If you see yourself in one of these styles and want to become more of a Loving Authority, I can help. Schedule a 1:1 consultation, join parent membership group, or attend our in-person parent retreat in Texas in November.
Tell me in the comments…
What type of ROGD parent are you?
What would you need in order to show up as a Loving Authority for your child? What gets in your way?
When do you feel most calm and confident, as a parent?
If you have an older child who is making decisions you don’t agree with, how can you take on the role of a Loving Consultancy at this stage?

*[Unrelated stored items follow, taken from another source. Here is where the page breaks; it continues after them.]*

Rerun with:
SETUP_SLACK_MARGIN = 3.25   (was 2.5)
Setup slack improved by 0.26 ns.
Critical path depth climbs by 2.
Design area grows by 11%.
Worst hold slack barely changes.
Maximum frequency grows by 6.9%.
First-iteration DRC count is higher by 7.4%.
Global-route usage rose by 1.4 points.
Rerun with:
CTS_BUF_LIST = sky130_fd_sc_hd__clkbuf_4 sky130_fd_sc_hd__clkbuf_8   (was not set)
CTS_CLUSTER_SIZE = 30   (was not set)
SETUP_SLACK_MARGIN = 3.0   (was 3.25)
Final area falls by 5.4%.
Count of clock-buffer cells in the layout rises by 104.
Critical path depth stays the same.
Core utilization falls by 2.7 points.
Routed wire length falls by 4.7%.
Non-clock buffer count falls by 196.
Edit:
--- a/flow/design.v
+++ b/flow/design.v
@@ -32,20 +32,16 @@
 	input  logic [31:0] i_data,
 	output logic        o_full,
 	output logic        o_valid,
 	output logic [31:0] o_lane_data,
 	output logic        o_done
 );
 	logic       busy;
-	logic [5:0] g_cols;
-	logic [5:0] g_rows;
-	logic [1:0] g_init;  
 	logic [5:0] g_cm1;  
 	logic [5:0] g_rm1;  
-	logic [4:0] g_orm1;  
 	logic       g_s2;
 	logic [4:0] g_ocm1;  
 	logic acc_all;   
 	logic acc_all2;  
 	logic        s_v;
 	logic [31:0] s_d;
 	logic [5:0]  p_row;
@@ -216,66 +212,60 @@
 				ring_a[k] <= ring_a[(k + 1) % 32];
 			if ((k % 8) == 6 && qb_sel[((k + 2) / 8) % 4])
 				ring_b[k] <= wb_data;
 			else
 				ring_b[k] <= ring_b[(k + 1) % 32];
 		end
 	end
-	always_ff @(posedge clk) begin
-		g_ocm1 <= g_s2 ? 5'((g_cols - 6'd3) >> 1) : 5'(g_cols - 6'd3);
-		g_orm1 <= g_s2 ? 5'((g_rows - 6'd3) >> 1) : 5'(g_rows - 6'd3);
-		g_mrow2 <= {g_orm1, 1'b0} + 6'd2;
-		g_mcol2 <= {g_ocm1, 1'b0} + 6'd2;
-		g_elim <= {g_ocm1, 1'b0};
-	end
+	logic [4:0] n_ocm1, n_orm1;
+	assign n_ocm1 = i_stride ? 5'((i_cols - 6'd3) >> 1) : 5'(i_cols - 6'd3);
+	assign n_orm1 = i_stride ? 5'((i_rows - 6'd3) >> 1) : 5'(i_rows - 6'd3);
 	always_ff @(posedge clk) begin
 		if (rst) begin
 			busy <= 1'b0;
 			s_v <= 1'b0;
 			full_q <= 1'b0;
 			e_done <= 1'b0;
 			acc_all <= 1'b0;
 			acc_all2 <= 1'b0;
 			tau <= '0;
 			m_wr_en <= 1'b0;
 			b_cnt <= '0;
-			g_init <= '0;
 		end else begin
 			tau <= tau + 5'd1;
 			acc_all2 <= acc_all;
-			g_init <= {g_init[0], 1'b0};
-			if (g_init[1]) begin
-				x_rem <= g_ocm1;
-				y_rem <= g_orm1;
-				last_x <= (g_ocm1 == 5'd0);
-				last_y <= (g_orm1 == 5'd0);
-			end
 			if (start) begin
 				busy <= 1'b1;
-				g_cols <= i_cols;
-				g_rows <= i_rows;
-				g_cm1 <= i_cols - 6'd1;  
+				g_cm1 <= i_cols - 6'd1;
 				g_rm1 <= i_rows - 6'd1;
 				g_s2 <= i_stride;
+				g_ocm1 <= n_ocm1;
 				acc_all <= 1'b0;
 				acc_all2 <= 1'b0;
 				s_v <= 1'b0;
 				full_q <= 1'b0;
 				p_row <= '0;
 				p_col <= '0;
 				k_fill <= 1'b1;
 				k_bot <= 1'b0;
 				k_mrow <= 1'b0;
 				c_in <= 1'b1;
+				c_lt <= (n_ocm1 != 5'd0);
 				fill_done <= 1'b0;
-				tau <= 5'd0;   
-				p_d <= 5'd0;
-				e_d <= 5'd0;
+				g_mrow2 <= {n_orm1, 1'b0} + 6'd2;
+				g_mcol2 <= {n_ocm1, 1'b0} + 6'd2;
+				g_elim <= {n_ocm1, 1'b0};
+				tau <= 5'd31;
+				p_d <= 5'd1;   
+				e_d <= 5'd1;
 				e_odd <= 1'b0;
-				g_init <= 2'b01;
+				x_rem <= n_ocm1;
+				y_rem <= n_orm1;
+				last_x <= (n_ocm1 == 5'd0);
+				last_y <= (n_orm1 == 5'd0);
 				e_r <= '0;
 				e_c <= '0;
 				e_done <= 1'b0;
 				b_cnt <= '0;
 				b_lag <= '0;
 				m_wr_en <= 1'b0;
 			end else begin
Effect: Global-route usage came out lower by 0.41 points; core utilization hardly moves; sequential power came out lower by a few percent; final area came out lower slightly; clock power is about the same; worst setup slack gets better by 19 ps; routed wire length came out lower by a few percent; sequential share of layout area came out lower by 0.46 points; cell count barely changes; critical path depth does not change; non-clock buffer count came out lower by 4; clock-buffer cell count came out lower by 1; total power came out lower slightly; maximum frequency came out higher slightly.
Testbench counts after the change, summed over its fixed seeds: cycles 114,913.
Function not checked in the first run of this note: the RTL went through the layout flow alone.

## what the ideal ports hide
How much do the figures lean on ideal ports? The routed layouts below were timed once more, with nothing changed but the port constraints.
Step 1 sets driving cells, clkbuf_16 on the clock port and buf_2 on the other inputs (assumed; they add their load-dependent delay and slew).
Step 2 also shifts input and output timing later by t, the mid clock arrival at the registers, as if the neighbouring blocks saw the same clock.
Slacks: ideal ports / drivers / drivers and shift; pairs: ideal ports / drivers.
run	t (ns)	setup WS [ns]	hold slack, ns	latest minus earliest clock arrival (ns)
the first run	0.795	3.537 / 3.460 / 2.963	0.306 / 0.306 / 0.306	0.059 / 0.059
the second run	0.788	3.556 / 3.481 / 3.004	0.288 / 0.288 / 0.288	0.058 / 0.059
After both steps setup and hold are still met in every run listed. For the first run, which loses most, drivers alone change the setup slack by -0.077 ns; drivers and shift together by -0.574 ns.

I am and have been and will be and don't want to be all these archetypes, all these versions of the scared, tired, angry, sad, certain, lost, bossy, permissive, defeated, pacifying, loving Mother. As the situation has demanded, as the world of trans activism has allowed/pigeon-holed me, as my 21 year-old now-almost-9-years-in-this-identity descended into the madness of the delusion, matured, back-slid, thrived, said, "Help me, mama," said, "Get a life, mom," so have I avoided, charged in, held steady, bent, adapted, almost given in, and loudly, silently, privately, publicly avowed "Oh, Hell, Never." Of course we all want to be the Loving Authority, and, Sasha, you have helped us all learn to get closer to that ideal. You validate the external forces that have made our task nearly impossible, but also offer hope along with some gentle nudges towards ways we can be more effective. There's no way that our personality traits, experiences, strengths, and vulnerabilities that preexisted our children have not contributed to the successes and failures in how we have navigated this unprecedented storm that has darkened so many of our parenting years. Parenting is always humbling and always leaves us asking, fairly and unfairly, what we could have done differently, better when our children struggle. Thank you for your constant analysis of this mind boggling phenomenon. Thank you for being our Loving Authority in ROGD parenting.
I've been all of these at one time or another. I still avoid pronouns and refer to her as "my kid" or another generic word. This is strategic; there were suicidal gestures earlier, and those didn't seem like good hills to die on (pun intended). Dealing with an autistic kid is not like dealing with a transtrender. She is single-minded. I am still a bit of an "avoider." She knows my views; there's no need for me to repeat them.
In addition, I live in a very trans-friendly community. The psychologist at the doc's office used the "dead son/live daughter" line on my husband. When my then-15-year-old was upset about the Cass review (due to Erin Reed's characterization of it), the school counsellor called CPS to report us for not medicalizing our kid, and then, when CPS didn't respond, tried to get a local agency for run aways to help my daughter run away from home--"find a non-foster placement" was how she phrased it. Of course, the counsellor hid this from us, working behind our backs. We only found out when our daughter had to be hospitalized for depression and told us about it. I found the text messages, too. Later, I made an FOIA request to get the rest of the info.
The good news is that she has returned to her birth name, though not her pronouns, and stopped begging for "T" and "top surgery." She seems to still have vague "someday" plans, but the depression has lifted. She's back to being affectionate with us, and new friends may be diluting the old gender gang from middle school.
Another local mom was less accommodating--she never used male pronouns or the new name for her now 21-year-old. CPS has been called several times about it and has shown up at her door. Parents are not unconstrained, let's say. When teachers, doctors, therapists, school counsellors, and others are arrayed against you, you have to tread carefully.